Files, Forks & Pages

  • All information associated with a relation is stored in several different files called forks, each containing data of a particular type.
  • Its filename consists of a numeric ID (oid), which can be extended by a suffix that corresponds to the fork’s type.
  • This file can grow over time, and when its size reaches 1 GB, another file of this fork is created (such files are sometimes called segments).
  • A single relation (table) can be represented on disk by several files.
  • All files are logically split into pages (or blocks) which is the minimum amount of data that can be read or written (8KB)

Types of Forks

TODO

TOAST

  • The Oversized Attributes Storage Technique (TOAST) is used to store large values when their size overheads the maximum page size.
  • If the main table contains potentially long attributes, a separate TOAST table is created for it right away, one for all the attributes.
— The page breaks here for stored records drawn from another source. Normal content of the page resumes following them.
==> src/hdl/lgrs_pkg.sv <==
// Shared types and constants for the Life generation row stencil core.
// No dependencies; used by lgrs_stencil, lgrs_fifo and the top level.
package lgrs_pkg;

    localparam int ROW_W      = 64;  // cells carried per row
    localparam int IDX_W      = 6;   // row index width
    localparam int CNT_W      = 4;   // neighbor count and rule bound width
    localparam int ROWS_DEF   = 64;
    localparam int COLS_DEF   = 64;
    localparam int FIFO_DEPTH = 8;   // result queue, power of two, at least 4

    // configuration register indexes
    typedef logic [1:0] reg_addr_t;
    localparam reg_addr_t REG_SURVIVE_MIN = 2'd0;
    localparam reg_addr_t REG_SURVIVE_MAX = 2'd1;
    localparam reg_addr_t REG_BIRTH_MIN   = 2'd2;
    localparam reg_addr_t REG_BIRTH_MAX   = 2'd3;

    // rule reset values (standard B3/S23)
    localparam logic [CNT_W-1:0] SURVIVE_MIN_RST = 4'd2;
    localparam logic [CNT_W-1:0] SURVIVE_MAX_RST = 4'd3;
    localparam logic [CNT_W-1:0] BIRTH_MIN_RST   = 4'd3;
    localparam logic [CNT_W-1:0] BIRTH_MAX_RST   = 4'd3;

    typedef struct packed {
        logic [CNT_W-1:0] survive_min;
        logic [CNT_W-1:0] survive_max;
        logic [CNT_W-1:0] birth_min;
        logic [CNT_W-1:0] birth_max;
    } rule_t;

    // one result row
    typedef struct packed {
        logic             last;
        logic [IDX_W-1:0] row_index;
        logic [ROW_W-1:0] next_cells;
    } res_t;

    // up to two results pushed per cycle, first one first
    typedef struct packed {
        logic [1:0] count;
        res_t       first;
        res_t       second;
    } push_t;

endpackage

==> src/hdl/lgrs_stencil.sv <==
// Per-column 3x3 neighbor count and rule compare for one row.
// Depends on lgrs_pkg (row width, rule struct).
module lgrs_stencil #(
    parameter int COLS = lgrs_pkg::COLS_DEF
) (
    input  logic [lgrs_pkg::ROW_W-1:0] above,
    input  logic [lgrs_pkg::ROW_W-1:0] mid,
    input  logic [lgrs_pkg::ROW_W-1:0] below,
    input  lgrs_pkg::rule_t            rule,
    output logic [lgrs_pkg::ROW_W-1:0] next_row
);

    localparam int W  = lgrs_pkg::ROW_W;
    localparam int CW = lgrs_pkg::CNT_W;

    for (genvar c = 0; c < W; c++) begin : g_lane
        if (c >= 1 && c + 1 < COLS && c < W - 1) begin : g_inner
            logic [CW-1:0] nb;
            assign nb = CW'(above[c-1]) + CW'(above[c]) + CW'(above[c+1])
                      + CW'(mid[c-1])                   + CW'(mid[c+1])
                      + CW'(below[c-1]) + CW'(below[c]) + CW'(below[c+1]);
            assign next_row[c] = mid[c]
                ? (nb >= rule.survive_min && nb <= rule.survive_max)
                : (nb >= rule.birth_min   && nb <= rule.birth_max);
        end else begin : g_border
            // border columns and columns past the grid stay dead
            assign next_row[c] = 1'b0;
        end
    end

endmodule

==> src/hdl/lgrs_fifo.sv <==
// Result queue: takes up to two rows per cycle, hands out one.
// Depends on lgrs_pkg (res_t, push_t).
module lgrs_fifo #(
    parameter int DEPTH = lgrs_pkg::FIFO_DEPTH
) (
    input  logic                       aclk,
    input  logic                       aresetn,
    input  lgrs_pkg::push_t            push,
    input  logic                       pop,
    output lgrs_pkg::res_t             head,
    output logic [$clog2(DEPTH+1)-1:0] count
);

    localparam int PW = $clog2(DEPTH);
    localparam int CW = $clog2(DEPTH + 1);

    lgrs_pkg::res_t mem_reg [DEPTH];
    logic [PW-1:0]  wr_ptr_reg, wr_ptr_next;
    logic [PW-1:0]  rd_ptr_reg, rd_ptr_next;
    logic [CW-1:0]  count_reg, count_next;

    always_comb begin
        wr_ptr_next = wr_ptr_reg + PW'(push.count);
        rd_ptr_next = rd_ptr_reg + PW'(pop);
        count_next  = count_reg + CW'(push.count) - CW'(pop);
    end

    always_ff @(posedge aclk) begin
        if (!aresetn) begin
            wr_ptr_reg <= '0;
            rd_ptr_reg <= '0;
            count_reg  <= '0;
        end else begin
            wr_ptr_reg <= wr_ptr_next;
            rd_ptr_reg <= rd_ptr_next;
            count_reg  <= count_next;
        end
    end

    always_ff @(posedge aclk) begin
        if (push.count != 2'd0) begin
            mem_reg[wr_ptr_reg] <= push.first;
        end
        if (push.count == 2'd2) begin
            mem_reg[wr_ptr_reg + PW'(1)] <= push.second;
        end
    end

    assign head  = mem_reg[rd_ptr_reg];
    assign count = count_reg;

endmodule

==> src/hdl/life_generation_row_stencil_core.sv <==
// Life generation row stencil core: one automaton generation, one row per request.
// Throughput: one input row per cycle while s_tready is high, and results leave
// one per cycle while m_tready is high, each via the input register and the queue.
// The final row of a grid causes two results, absorbed by the result queue.
// Reset (aresetn low, synchronous): kept rows, row counter and queue clear,
// rules return to survive 2..3, birth 3..3.
module life_generation_row_stencil_core #(
    parameter int ROWS = lgrs_pkg::ROWS_DEF,  // 3..64
    parameter int COLS = lgrs_pkg::COLS_DEF   // 3..64
) (
    input  logic        aclk,
    input  logic        aresetn,
    // input rows
    input  logic        s_tvalid,
    output logic        s_tready,
    input  logic [63:0] s_tdata,    // [63:0] row_cells
    // result rows
    output logic        m_tvalid,
    input  logic        m_tready,
    output logic [71:0] m_tdata,    // [63:0] next_cells, [69:64] row_index, [71:70] zero
    output logic        m_tlast,    // last
    // rule registers
    input  logic        cfg_wr_en,
    input  logic [1:0]  cfg_addr,
    input  logic [3:0]  cfg_wdata
);

    localparam int W     = lgrs_pkg::ROW_W;
    localparam int IW    = lgrs_pkg::IDX_W;
    localparam int DEPTH = lgrs_pkg::FIFO_DEPTH;
    localparam int QCW   = $clog2(DEPTH + 1);

    localparam logic [IW-1:0] LAST_ROW = IW'(ROWS - 1);
    // bits at or above COLS are dropped on input
    localparam logic [W-1:0]  COL_MASK = (COLS >= W) ? {W{1'b1}}
                                                     : ((W'(1) << COLS) - W'(1));

    // ---------------------------------------------------------------
    // Rule registers
    // ---------------------------------------------------------------
    lgrs_pkg::rule_t rule_reg;

    always_ff @(posedge aclk) begin
        if (!aresetn) begin
            rule_reg.survive_min <= lgrs_pkg::SURVIVE_MIN_RST;
            rule_reg.survive_max <= lgrs_pkg::SURVIVE_MAX_RST;
            rule_reg.birth_min   <= lgrs_pkg::BIRTH_MIN_RST;
            rule_reg.birth_max   <= lgrs_pkg::BIRTH_MAX_RST;
        end else if (cfg_wr_en) begin
            case (cfg_addr)
                lgrs_pkg::REG_SURVIVE_MIN: rule_reg.survive_min <= cfg_wdata;
                lgrs_pkg::REG_SURVIVE_MAX: rule_reg.survive_max <= cfg_wdata;
                lgrs_pkg::REG_BIRTH_MIN:   rule_reg.birth_min   <= cfg_wdata;
                lgrs_pkg::REG_BIRTH_MAX:   rule_reg.birth_max   <= cfg_wdata;
                default: ;
            endcase
        end
    end

    // ---------------------------------------------------------------
    // Row window: the two rows before the current one, plus the index
    // of the next arriving row. Updated on every accepted request.
    // ---------------------------------------------------------------
    logic           in_fire;
    logic [W-1:0]   cur_row;
    logic [W-1:0]   row_two_back_reg, row_two_back_next;
    logic [W-1:0]   row_one_back_reg, row_one_back_next;
    logic [IW-1:0]  row_cnt_reg, row_cnt_next;

    assign in_fire = s_tvalid && s_tready;
    assign cur_row = s_tdata & COL_MASK;

    always_comb begin
        row_two_back_next = row_two_back_reg;
        row_one_back_next = row_one_back_reg;
        row_cnt_next      = row_cnt_reg;
        if (in_fire) begin
            if (row_cnt_reg == LAST_ROW) begin
                // grid done: next request starts a fresh generation
                row_two_back_next = '0;
                row_one_back_next = '0;
                row_cnt_next      = '0;
            end else begin
                row_two_back_next = row_one_back_reg;
                row_one_back_next = cur_row;
                row_cnt_next      = row_cnt_reg + IW'(1);
            end
        end
    end

    always_ff @(posedge aclk) begin
        if (!aresetn) begin
            row_two_back_reg <= '0;
            row_one_back_reg <= '0;
            row_cnt_reg      <= '0;
        end else begin
            row_two_back_reg <= row_two_back_next;
            row_one_back_reg <= row_one_back_next;
            row_cnt_reg      <= row_cnt_next;
        end
    end

    // ---------------------------------------------------------------
    // Input register: snapshot of the 3-row window for one request.
    // ---------------------------------------------------------------
    logic           s1_valid_reg;
    logic [W-1:0]   s1_above_reg, s1_mid_reg, s1_below_reg;
    logic [IW-1:0]  s1_row_reg;

    always_ff @(posedge aclk) begin
        if (!aresetn) begin
            s1_valid_reg <= 1'b0;
        end else begin
            s1_valid_reg <= in_fire;
        end
    end

    always_ff @(posedge aclk) begin
        if (in_fire) begin
            s1_above_reg <= row_two_back_reg;
            s1_mid_reg   <= row_one_back_reg;
            s1_below_reg <= cur_row;
            s1_row_reg   <= row_cnt_reg;
        end
    end

    // ---------------------------------------------------------------
    // Stencil: new value of the middle row
    // ---------------------------------------------------------------
    logic [W-1:0] stencil_row;

    lgrs_stencil #(
        .COLS (COLS)
    ) u_stencil (
        .above    (s1_above_reg),
        .mid      (s1_mid_reg),
        .below    (s1_below_reg),
        .rule     (rule_reg),
        .next_row (stencil_row)
    );

    // ---------------------------------------------------------------
    // Result selection per arriving row r:
    //   r = 0       -> zero row 0
    //   r = 1       -> nothing
    //   r >= 2      -> new row r-1
    //   r = ROWS-1  -> also zero row r, flagged last
    // ---------------------------------------------------------------
    lgrs_pkg::push_t push;

    always_comb begin
        push.count  = 2'd0;
        push.first  = '0;
        push.second = '0;
        if (s1_valid_reg) begin
            if (s1_row_reg == '0) begin
                push.count = 2'd1;
            end else if (s1_row_reg != IW'(1)) begin
                push.first.next_cells = stencil_row;
                push.first.row_index  = s1_row_reg - IW'(1);
                push.second.last      = 1'b1;
                push.second.row_index = s1_row_reg;
                push.count = (s1_row_reg == LAST_ROW) ? 2'd2 : 2'd1;
            end
        end
    end

    // ---------------------------------------------------------------
    // Result queue and output
    // ---------------------------------------------------------------
    lgrs_pkg::res_t head;
    logic [QCW-1:0] q_count;
    logic           out_fire;

    assign out_fire = m_tvalid && m_tready;

    lgrs_fifo #(
        .DEPTH (DEPTH)
    ) u_fifo (
        .aclk    (aclk),
        .aresetn (aresetn),
        .push    (push),
        .pop     (out_fire),
        .head    (head),
        .count   (q_count)
    );

    // Reserve room for two results from the request in the input register
    // and two from the one about to be taken.
    assign s_tready = (q_count <= (s1_valid_reg ? QCW'(DEPTH - 4) : QCW'(DEPTH - 2)));

    assign m_tvalid = (q_count != '0);
    assign m_tdata  = {2'b00, head.row_index, head.next_cells};
    assign m_tlast  = head.last;

`ifndef SYNTHESIS
    // the last row of a grid is all dead and carries the final index
    a_last_row: assert property (@(posedge aclk) disable iff (!aresetn)
        m_tvalid && m_tlast |-> m_tdata[63:0] == '0 && m_tdata[69:64] == LAST_ROW)
        else $error("last result is not the dead final row");

    a_row_cnt_range: assert property (@(posedge aclk) disable iff (!aresetn)
        row_cnt_reg <= LAST_ROW)
        else $error("row counter past last row");

    // finishing a grid clears the window
    a_wrap_clear: assert property (@(posedge aclk) disable iff (!aresetn)
        in_fire && row_cnt_reg == LAST_ROW |=>
            row_cnt_reg == '0 && row_one_back_reg == '0 && row_two_back_reg == '0)
        else $error("window not cleared at end of grid");

    // the lowest and highest columns stay dead in every result
    a_border_col: assert property (@(posedge aclk) disable iff (!aresetn)
        m_tvalid |-> !m_tdata[0] && !m_tdata[W-1])
        else $error("border column alive");

    a_queue_bound: assert property (@(posedge aclk) disable iff (!aresetn)
        q_count <= QCW'(DEPTH))
        else $error("result queue overflow");
`endif

endmodule
==> config.mk <==
export PLATFORM = sky130hd
export DESIGN_NAME = life_generation_row_stencil_core
export DESIGN_NICKNAME = d
export VERILOG_FILES = /design/src/hdl/lgrs_pkg.sv /design/src/hdl/lgrs_stencil.sv /design/src/hdl/lgrs_fifo.sv /design/src/hdl/life_generation_row_stencil_core.sv
export SDC_FILE = /design/constraint.sdc
export NUM_CORES = 2
export LEC_CHECK = 0
export BUFFER_PORTS_ARGS = -buffer_cell sky130_fd_sc_hd__clkbuf_2
export CAP_MARGIN = 25
export CORE_AREA = 4 4 410 412
export DETAILED_ROUTE_END_ITERATION = 8
export DIE_AREA = 0 0 414 416
export REMOVE_ABC_BUFFERS = 1
export SYNTH_ARGS = -nofsm -noshare
export SYNTH_HDL_FRONTEND = slang
export SYNTH_SLANG_ARGS = --single-unit
==> constraint.sdc <==
create_clock -name aclk -period 9.81 [get_ports aclk]
set_clock_uncertainty 0.05 [all_clocks]
set_input_delay 1.4715 -clock aclk [delete_from_list [all_inputs] [get_ports aclk]]
set_output_delay 1.4715 -clock aclk [all_outputs]
set_load 0.01 [all_outputs]
==> metrics.md <==
| Metric | Value |
|---|---|
| # setup viols final | 0 |
| Pin count of the biggest net entering global routing | 107 |
| Register bit total from synthesis | 911 |
| Clock tree sinks | 911 |
| Number of antenna violations at the first check in global routing | 9 |
| Cell Chain, Critical Path | buf_4 > mux4_2 > mux2_2 > clkbuf_2 |
| Status | completed |
| Final Slew Violations | 0 |
| Vias in the first global route | 50.3k |
| Sequential share of power | 0.182 |
| Worst slew slack as a fraction of its limit | 0.178 |
| Synthesized-area fraction occupied by xor and xnor cells | 0.00976 |
| Area of all sequential standard cells | 20800 um2 |
| Count of different cell masters after synthesis | 59 |
| Cell leakage power | roughly 31 nW |
| Quantity of hold-fixing buffers added after cts | 0 |
| Maximum clock frequency | 0.189 GHz |
| Post-synthesis instance total | around 6.2k |
| Yosys Warn Count | 0 |
| GR Overflow Total | 0 |
| Post-cts resize count | 0 |
| Hold Fails Final Rpt | 0 |
| Vias per cell | 5.76 |
| Compound-Gate Fraction of Synth Area | 0.157 |
| Data required time of the worst path | about 8.3 ns |
| Power Density | 387 nW/um2 |
| Floorplan Core Area | roughly 160000 um2 |
| Root Driver | clkbuf_16 |
| R2R Setup Slk | 4.93 ns |
| Number of buffers inserted during clock tree synthesis | 106 |
| Global-route wire length before repair | 302 mm |
| Global placement routability congestion | 0.824 |
| Placement Rows | 149 |
| Buffer count from post-CTS setup fixing | 0 |
| Combinational family with the most area after synthesis | adder cells |
| Critical path endpoint category | primary output |
| Clock network latency to the later pin of the worst-skew pair | 0.74 ns |
| Number of enable-type register cells in the synthesized netlist | 254 |
| Switching power summed over all nets | about 0.013 W |
| Height of the die | 416 um |
| Worst-margin pin slew | 1.23 ns |
| Drt total wl | 195 mm |
| Power share of the combinational group | 0.673 |
| Placement-stage cell area | 68700 um2 |
| Clock tree from TritonCTS | built |
| Area fraction in and, or, nand and nor cells after synthesis | 0.0890 |
| Max reg flops | 552 |
| Longest Clk Path Bufs | 3 |
| Slowest stage delay, CP | 1.04 ns |
| Period Utilization, post-route | 0.540 |
| Number of DRC markers after the initial detailed-route iteration | 3671 |
| Growth of design area from synthesis to finish | 10.7% |
| Total Routing Usage GR | 0.222 |
| Number of placed I/O pins | 150 |
| Share of the synthesized area in the top cell type | 0.228 |
| Min Tclk post-route | 5.30 ns |
| Adder-cell share of the synthesized area | 0.305 |
| Largest cells by area after synthesis | ha_1, dfxtp_1, edfxtp_1, fa_1, mux4_2 |
| Critical-path top delay cell | dfxtp_4 |
| Die Span X | 414 um |
| Post-route cell area | 72400 um2 |
| Avg Cell Area, Syn | roughly 11 um2 |
| Fraction of layout instances using a drive strength above 1 | 0.106 |
| Primary FF master, synth | dfxtp_1 |
| Post-DP HPWL | between 100 and 150 mm |
| Post-route ant nets | 0 |
| Number of H-tree levels | 3 |
| Count of input and output buffers | 145 |
| Switching part of the total power | 0.465 |
| Detailed-route DRC error count | 0 |
| Worst voltage drop across the vdd grid | 175 uV |
| Crit path arrival time | 3.78 ns |
| Initial standard-cell utilization of the core | 0.398 |
| Total vias in the final route | 49.7k |
| Cell accounting for the most synthesized area | ha_1 |
| Setup repair after global routing missed its margin | no |
| Share of async-settable or async-resettable flops after synthesis | 0 |
| Multiplexer share of the synthesized area | 0.0620 |
| Count of max-cap constraint violations | 0 |
| Nets | 7873 |
| Crit Path Category | register to primary output |
| Average detailed-routed wire length per instance | ~23 um |
| Number of filler instances in the final layout | 15.5k |
| Total Negative Setup Slacks | 0 ns |
| Clock network fraction of design power | 0.145 |
| Post-synthesis sequential area ratio | 0.318 |
| Die ar. | 172000 um2 |
| Drt pass-1 iters | 5 |
| Summed instance area of the synthesized netlist | 65400 um2 |
| Type of the most critical hold path | register to register |
| Highest fanout seen on the critical path | 61 |
| Cell-internal power | 0.0150 W |
| Multi-input logic area | 40900 um2 |
| Critical Path Start Type | register |
| Clock-pin slew on the worst setup and hold paths | 0.06 ns |
-- cells in the mapped netlist, drive strengths merged, types with 4 or more instances --
library cell  number
a21oi            427
o2bb2ai          105
nand2            292
nand2b           128
mux2              71
mux2i             15
and2               6
dfxtp            657
nor2              66
o32ai             62
o21a              42
nand3            172
mux4             138
and4              82
a32oi             20
nor2b            189
o21ai            249
nor4               7
clkbuf            94
inv              767
a22o             328
or3               38
xor2               5
o211ai            83
ha              1194
a2111oi          124
edfxtp           254
or4                4
xnor2             67
buf              112
a211oi             8
o22ai              8
nor3              89
fa               250
clkinv             4
o21bai            21
and3               4
-- worst max-delay path, delay by kind of cell (launching register included) --
family	cells	cell delay, ns
flops	1	1.04
buf+inv	2	1.00
mux	2	0.94
-- metrics by stage --
| stage | power (W) | hold slack [ns] | std cells | worst slack [ns] | utilization |
|---|---|---|---|---|---|
| detailed placement | 0.0238 | 0.363 | 8420 | 4.97 | 0.418 |
| finish | 0.0280 | 0.359 | 8639 | 4.51 | 0.441 |
| CTS | 0.0279 | 0.363 | 8619 | 4.39 | 0.440 |
| global placement | 0.0226 | 0.361 | 8413 | 5.04 | 0.418 |
| floorplan | 0.0186 | 0.358 | 5993 | 1.53 | - |
| global route | 0.0312 | 0.371 | 8636 | 4.26 | 0.440 |
-- cell families (layout without fill, tap and decap cells) --
| group | count (synthesis) | after routing |
|---|---|---|
| AO/OA/AOI/OAI | 1483 | 1483 |
| XOR/XNOR | 72 | 72 |
| adder cells (fa/ha/maj) | 1444 | 1444 |
| buffers and inverters | 977 | 1223 |
| flip-flops | 911 | 911 |
| multiplexers | 224 | 224 |
| other | 1 | 9 |
| AND/OR/NAND/NOR | 1084 | 1084 |
-- cell usage in the layout, fill, tap and decap left out, types with 15 or more instances in the layout --
master | synthesis | routed
a2111oi_0 | 124 | 124
a21oi_1 | 427 | 427
a22o_1 | 328 | 328
a32oi_1 | 20 | 20
and4_1 | 82 | 82
buf_2 | 80 | 16
buf_4 | 9 | 87
clkbuf_16 | 0 | 111
clkbuf_2 | 0 | 145
clkinv_2 | 0 | 33
dfxtp_1 | 657 | 650
edfxtp_1 | 254 | 254
fa_1 | 250 | 250
ha_1 | 1194 | 1194
inv_1 | 766 | 754
mux2_2 | 71 | 71
mux2i_1 | 15 | 15
mux4_2 | 138 | 138
nand2_1 | 289 | 288
nand2b_1 | 128 | 128
nand3_1 | 172 | 171
nor2_1 | 66 | 58
nor2b_1 | 189 | 189
nor3_1 | 89 | 89
o211ai_1 | 83 | 83
o21a_1 | 42 | 42
o21ai_0 | 241 | 241
o21bai_1 | 21 | 21
o2bb2ai_1 | 105 | 105
o32ai_1 | 62 | 62
or3_1 | 38 | 38
xnor2_1 | 67 | 67
-- metal layers --
layer  up-vias  GRT usage  wire (um)
met3       309     0.0300      11100
met2      1445      0.375      92000
met5         -          0          0
li1      23100          -          -
met4         0     0.0712       6310
met1     24900      0.295      86100
-- layout make-up --
cell class	instances	area share
flip-flops and latches	911	0.287
inverters	771	0.0403
clock buffers	132	0.0405
repair buffers	253	0.0212
multi-input cells	4311	0.564
well taps	2189	0.0378
clock inverters	67	0.00860
diodes	5	0.000173
-- power by group through the flow --
stage	clock [W]	sequential (W)	combinational [W]
after floorplan	0	0.00511	0.0135
after global placement	0	0.00516	0.0174
after detailed placement	0	0.00518	0.0186
after CTS	0.00412	0.00511	0.0187
after global routing	0.00428	0.00519	0.0217
final	0.00405	0.00511	0.0188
For example, if a table has a column of the numeric or text type, a TOAST table will be created even if this column will never store any long values.
    SELECT
    attname,
    atttypid::regtype,
    attstorage,
    CASE attstorage
    WHEN 'p' THEN 'plain'
    WHEN 'e' THEN 'external'
    WHEN 'm' THEN 'main'
    WHEN 'x' THEN 'extended'
    END AS storage
    FROM
    pg_attribute
    WHERE
    attrelid = 'tablename'::regclass
    AND attnum > 0;
    Here's a glimpse of the output of the above query.
    attname
    atttypid
    attstorage
    storage
    a
    uuid
    p
    plain
    b
    text
    x
    extended
    c
    jsonb
    x
    extended
    d
    timestamp with time zone
    p
    plain
    e
    text[]
    x
    extended
    • plain means that TOAST is not used (applied to “short” data-types such as the integer type).
    • extended allows both compressing attributes and storing them in a separate TOAST table.
    • external implies that long attributes are stored in the TOAST table in an uncompressed state.
    • main requires long attributes to be compressed first; they will be moved to the TOAST table only if compression version did not help.
  • TOAST tables reside in a separate schema called pg_toast, but they are usually hidden. To find the TOAST table for a particular table, you can use the following query.
    SELECT
    reltoastrelid::regclass
    FROM
    pg_class
    WHERE
    oid = 'tablename'::regclass;
    Sample output:
    reltoastrelid
    pg_toast.pg_toast_16415

Processes & Memory

  • First process to start is the postmaster process, which is responsible for managing the cluster. If any process dies, the postmaster will restart it.
  • To enable process interaction, postmaster allocates shared memory, which is avail- able to all the processes.
  • postmaster process also listens for incoming connections. Once a new client appears, postmaster spawns a separate backend process. This involves authentication, then taking in SQL queries as text, parsing them, and executing them.